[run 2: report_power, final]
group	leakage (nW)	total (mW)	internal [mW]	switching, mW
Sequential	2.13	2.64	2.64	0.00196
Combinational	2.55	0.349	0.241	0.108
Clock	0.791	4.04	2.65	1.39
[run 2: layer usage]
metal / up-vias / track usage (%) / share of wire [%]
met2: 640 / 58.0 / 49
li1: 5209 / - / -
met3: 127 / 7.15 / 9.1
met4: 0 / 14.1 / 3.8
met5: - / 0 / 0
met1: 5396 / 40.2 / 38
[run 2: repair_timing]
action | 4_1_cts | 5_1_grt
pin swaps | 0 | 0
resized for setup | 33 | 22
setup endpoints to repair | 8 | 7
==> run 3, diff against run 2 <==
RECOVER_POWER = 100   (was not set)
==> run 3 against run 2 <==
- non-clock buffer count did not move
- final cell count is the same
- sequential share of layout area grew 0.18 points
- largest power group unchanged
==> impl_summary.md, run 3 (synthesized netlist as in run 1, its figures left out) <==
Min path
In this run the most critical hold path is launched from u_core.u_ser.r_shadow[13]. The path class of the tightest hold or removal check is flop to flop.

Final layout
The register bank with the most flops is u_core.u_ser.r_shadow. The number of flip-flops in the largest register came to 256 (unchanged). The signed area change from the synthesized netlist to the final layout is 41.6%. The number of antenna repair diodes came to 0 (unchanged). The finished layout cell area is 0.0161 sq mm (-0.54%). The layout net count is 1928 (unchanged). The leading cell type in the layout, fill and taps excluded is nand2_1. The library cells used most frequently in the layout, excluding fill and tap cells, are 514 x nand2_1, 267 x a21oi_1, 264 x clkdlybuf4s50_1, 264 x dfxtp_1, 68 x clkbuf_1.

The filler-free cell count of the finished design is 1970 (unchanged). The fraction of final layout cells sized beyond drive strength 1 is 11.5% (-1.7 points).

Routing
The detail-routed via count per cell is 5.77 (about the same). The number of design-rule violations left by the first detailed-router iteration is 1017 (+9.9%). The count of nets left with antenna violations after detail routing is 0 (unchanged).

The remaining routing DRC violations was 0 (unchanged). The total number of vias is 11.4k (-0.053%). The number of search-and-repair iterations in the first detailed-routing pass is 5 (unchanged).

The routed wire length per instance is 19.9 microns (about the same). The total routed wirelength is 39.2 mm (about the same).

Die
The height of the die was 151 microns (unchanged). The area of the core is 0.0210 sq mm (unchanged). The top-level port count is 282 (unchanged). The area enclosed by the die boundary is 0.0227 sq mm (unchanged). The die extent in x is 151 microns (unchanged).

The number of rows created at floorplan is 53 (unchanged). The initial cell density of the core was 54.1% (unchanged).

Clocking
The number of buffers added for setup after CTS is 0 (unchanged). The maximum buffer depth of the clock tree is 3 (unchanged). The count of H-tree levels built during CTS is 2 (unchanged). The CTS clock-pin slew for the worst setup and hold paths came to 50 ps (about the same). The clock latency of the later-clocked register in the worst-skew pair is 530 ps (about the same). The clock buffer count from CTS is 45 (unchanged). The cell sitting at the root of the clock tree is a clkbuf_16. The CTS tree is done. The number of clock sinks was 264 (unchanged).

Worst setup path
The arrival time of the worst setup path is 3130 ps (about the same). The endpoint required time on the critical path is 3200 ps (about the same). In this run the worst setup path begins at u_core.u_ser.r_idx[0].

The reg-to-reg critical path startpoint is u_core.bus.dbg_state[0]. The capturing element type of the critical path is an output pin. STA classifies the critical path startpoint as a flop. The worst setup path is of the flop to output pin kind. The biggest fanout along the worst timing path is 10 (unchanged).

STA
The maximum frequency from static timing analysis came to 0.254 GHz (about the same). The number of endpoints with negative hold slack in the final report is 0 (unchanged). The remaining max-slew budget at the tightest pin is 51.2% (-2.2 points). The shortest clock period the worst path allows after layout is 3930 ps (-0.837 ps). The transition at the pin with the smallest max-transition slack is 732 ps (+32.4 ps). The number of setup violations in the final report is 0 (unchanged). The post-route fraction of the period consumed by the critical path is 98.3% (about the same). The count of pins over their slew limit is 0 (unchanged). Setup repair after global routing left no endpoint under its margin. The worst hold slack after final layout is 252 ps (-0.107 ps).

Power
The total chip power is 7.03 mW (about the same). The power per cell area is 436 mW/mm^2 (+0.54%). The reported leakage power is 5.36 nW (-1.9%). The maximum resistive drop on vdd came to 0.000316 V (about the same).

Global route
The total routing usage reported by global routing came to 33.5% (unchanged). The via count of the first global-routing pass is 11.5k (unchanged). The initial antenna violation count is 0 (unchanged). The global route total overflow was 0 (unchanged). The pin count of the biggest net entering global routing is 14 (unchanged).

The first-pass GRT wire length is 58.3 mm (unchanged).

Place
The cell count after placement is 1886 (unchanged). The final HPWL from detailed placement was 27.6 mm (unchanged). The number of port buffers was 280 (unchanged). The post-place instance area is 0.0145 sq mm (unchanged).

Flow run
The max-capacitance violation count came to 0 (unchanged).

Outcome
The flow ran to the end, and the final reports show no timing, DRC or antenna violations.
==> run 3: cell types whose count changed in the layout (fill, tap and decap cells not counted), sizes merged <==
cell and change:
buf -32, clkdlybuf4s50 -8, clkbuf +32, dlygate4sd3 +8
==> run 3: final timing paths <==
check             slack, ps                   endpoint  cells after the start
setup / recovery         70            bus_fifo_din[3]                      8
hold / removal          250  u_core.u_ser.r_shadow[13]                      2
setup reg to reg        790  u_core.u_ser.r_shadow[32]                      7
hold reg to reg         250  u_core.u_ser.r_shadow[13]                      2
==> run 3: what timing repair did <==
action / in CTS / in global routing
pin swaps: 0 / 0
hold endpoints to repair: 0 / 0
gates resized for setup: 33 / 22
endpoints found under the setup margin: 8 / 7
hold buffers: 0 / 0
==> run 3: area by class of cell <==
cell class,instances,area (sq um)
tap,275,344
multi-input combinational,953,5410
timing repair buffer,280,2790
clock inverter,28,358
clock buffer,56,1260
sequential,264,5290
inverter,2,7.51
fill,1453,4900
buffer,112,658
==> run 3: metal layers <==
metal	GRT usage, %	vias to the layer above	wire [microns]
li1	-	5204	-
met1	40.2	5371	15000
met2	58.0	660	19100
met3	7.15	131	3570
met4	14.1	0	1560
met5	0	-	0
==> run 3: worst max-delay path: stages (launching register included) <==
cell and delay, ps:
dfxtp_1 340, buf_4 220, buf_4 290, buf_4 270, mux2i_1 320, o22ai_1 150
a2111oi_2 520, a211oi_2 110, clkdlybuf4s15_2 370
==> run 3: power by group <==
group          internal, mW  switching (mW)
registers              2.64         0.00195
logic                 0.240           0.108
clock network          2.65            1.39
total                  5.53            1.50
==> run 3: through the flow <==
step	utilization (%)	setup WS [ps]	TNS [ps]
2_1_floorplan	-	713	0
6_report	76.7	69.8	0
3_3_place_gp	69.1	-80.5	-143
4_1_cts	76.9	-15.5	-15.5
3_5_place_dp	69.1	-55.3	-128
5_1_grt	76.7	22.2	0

- **What the task asks**: Without altering a single word, transcribe the entries above.

- **Finished task**:
[run 2: report_power, final]
group	leakage (nW)	total (mW)	internal [mW]	switching, mW
Sequential	2.13	2.64	2.64	0.00196
Combinational	2.55	0.349	0.241	0.108
Clock	0.791	4.04	2.65	1.39
[run 2: layer usage]
metal / up-vias / track usage (%) / share of wire [%]
met2: 640 / 58.0 / 49
li1: 5209 / - / -
met3: 127 / 7.15 / 9.1
met4: 0 / 14.1 / 3.8
met5: - / 0 / 0
met1: 5396 / 40.2 / 38
[run 2: repair_timing]
action | 4_1_cts | 5_1_grt
pin swaps | 0 | 0
resized for setup | 33 | 22
setup endpoints to repair | 8 | 7
==> run 3, diff against run 2 <==
RECOVER_POWER = 100   (was not set)
==> run 3 against run 2 <==
- non-clock buffer count did not move
- final cell count is the same
- sequential share of layout area grew 0.18 points
- largest power group unchanged
==> impl_summary.md, run 3 (synthesized netlist as in run 1, its figures left out) <==
Min path
In this run the most critical hold path is launched from u_core.u_ser.r_shadow[13]. The path class of the tightest hold or removal check is flop to flop.

Final layout
The register bank with the most flops is u_core.u_ser.r_shadow. The number of flip-flops in the largest register came to 256 (unchanged). The signed area change from the synthesized netlist to the final layout is 41.6%. The number of antenna repair diodes came to 0 (unchanged). The finished layout cell area is 0.0161 sq mm (-0.54%). The layout net count is 1928 (unchanged). The leading cell type in the layout, fill and taps excluded is nand2_1. The library cells used most frequently in the layout, excluding fill and tap cells, are 514 x nand2_1, 267 x a21oi_1, 264 x clkdlybuf4s50_1, 264 x dfxtp_1, 68 x clkbuf_1.

The filler-free cell count of the finished design is 1970 (unchanged). The fraction of final layout cells sized beyond drive strength 1 is 11.5% (-1.7 points).

Routing
The detail-routed via count per cell is 5.77 (about the same). The number of design-rule violations left by the first detailed-router iteration is 1017 (+9.9%). The count of nets left with antenna violations after detail routing is 0 (unchanged).

The remaining routing DRC violations was 0 (unchanged). The total number of vias is 11.4k (-0.053%). The number of search-and-repair iterations in the first detailed-routing pass is 5 (unchanged).

The routed wire length per instance is 19.9 microns (about the same). The total routed wirelength is 39.2 mm (about the same).

Die
The height of the die was 151 microns (unchanged). The area of the core is 0.0210 sq mm (unchanged). The top-level port count is 282 (unchanged). The area enclosed by the die boundary is 0.0227 sq mm (unchanged). The die extent in x is 151 microns (unchanged).

The number of rows created at floorplan is 53 (unchanged). The initial cell density of the core was 54.1% (unchanged).

Clocking
The number of buffers added for setup after CTS is 0 (unchanged). The maximum buffer depth of the clock tree is 3 (unchanged). The count of H-tree levels built during CTS is 2 (unchanged). The CTS clock-pin slew for the worst setup and hold paths came to 50 ps (about the same). The clock latency of the later-clocked register in the worst-skew pair is 530 ps (about the same). The clock buffer count from CTS is 45 (unchanged). The cell sitting at the root of the clock tree is a clkbuf_16. The CTS tree is done. The number of clock sinks was 264 (unchanged).

Worst setup path
The arrival time of the worst setup path is 3130 ps (about the same). The endpoint required time on the critical path is 3200 ps (about the same). In this run the worst setup path begins at u_core.u_ser.r_idx[0].

The reg-to-reg critical path startpoint is u_core.bus.dbg_state[0]. The capturing element type of the critical path is an output pin. STA classifies the critical path startpoint as a flop. The worst setup path is of the flop to output pin kind. The biggest fanout along the worst timing path is 10 (unchanged).

STA
The maximum frequency from static timing analysis came to 0.254 GHz (about the same). The number of endpoints with negative hold slack in the final report is 0 (unchanged). The remaining max-slew budget at the tightest pin is 51.2% (-2.2 points). The shortest clock period the worst path allows after layout is 3930 ps (-0.837 ps). The transition at the pin with the smallest max-transition slack is 732 ps (+32.4 ps). The number of setup violations in the final report is 0 (unchanged). The post-route fraction of the period consumed by the critical path is 98.3% (about the same). The count of pins over their slew limit is 0 (unchanged). Setup repair after global routing left no endpoint under its margin. The worst hold slack after final layout is 252 ps (-0.107 ps).

Power
The total chip power is 7.03 mW (about the same). The power per cell area is 436 mW/mm^2 (+0.54%). The reported leakage power is 5.36 nW (-1.9%). The maximum resistive drop on vdd came to 0.000316 V (about the same).

Global route
The total routing usage reported by global routing came to 33.5% (unchanged). The via count of the first global-routing pass is 11.5k (unchanged). The initial antenna violation count is 0 (unchanged). The global route total overflow was 0 (unchanged). The pin count of the biggest net entering global routing is 14 (unchanged).

The first-pass GRT wire length is 58.3 mm (unchanged).

Place
The cell count after placement is 1886 (unchanged). The final HPWL from detailed placement was 27.6 mm (unchanged). The number of port buffers was 280 (unchanged). The post-place instance area is 0.0145 sq mm (unchanged).

Flow run
The max-capacitance violation count came to 0 (unchanged).

Outcome
The flow ran to the end, and the final reports show no timing, DRC or antenna violations.
==> run 3: cell types whose count changed in the layout (fill, tap and decap cells not counted), sizes merged <==
cell and change:
buf -32, clkdlybuf4s50 -8, clkbuf +32, dlygate4sd3 +8
==> run 3: final timing paths <==
check             slack, ps                   endpoint  cells after the start
setup / recovery         70            bus_fifo_din[3]                      8
hold / removal          250  u_core.u_ser.r_shadow[13]                      2
setup reg to reg        790  u_core.u_ser.r_shadow[32]                      7
hold reg to reg         250  u_core.u_ser.r_shadow[13]                      2
==> run 3: what timing repair did <==
action / in CTS / in global routing
pin swaps: 0 / 0
hold endpoints to repair: 0 / 0
gates resized for setup: 33 / 22
endpoints found under the setup margin: 8 / 7
hold buffers: 0 / 0
==> run 3: area by class of cell <==
cell class,instances,area (sq um)
tap,275,344
multi-input combinational,953,5410
timing repair buffer,280,2790
clock inverter,28,358
clock buffer,56,1260
sequential,264,5290
inverter,2,7.51
fill,1453,4900
buffer,112,658
==> run 3: metal layers <==
metal	GRT usage, %	vias to the layer above	wire [microns]
li1	-	5204	-
met1	40.2	5371	15000
met2	58.0	660	19100
met3	7.15	131	3570
met4	14.1	0	1560
met5	0	-	0
==> run 3: worst max-delay path: stages (launching register included) <==
cell and delay, ps:
dfxtp_1 340, buf_4 220, buf_4 290, buf_4 270, mux2i_1 320, o22ai_1 150
a2111oi_2 520, a211oi_2 110, clkdlybuf4s15_2 370
==> run 3: power by group <==
group          internal, mW  switching (mW)
registers              2.64         0.00195
logic                 0.240           0.108
clock network          2.65            1.39
total                  5.53            1.50
==> run 3: through the flow <==
step	utilization (%)	setup WS [ps]	TNS [ps]
2_1_floorplan	-	713	0
6_report	76.7	69.8	0
3_3_place_gp	69.1	-80.5	-143
4_1_cts	76.9	-15.5	-15.5
3_5_place_dp	69.1	-55.3	-128
5_1_grt	76.7	22.2	0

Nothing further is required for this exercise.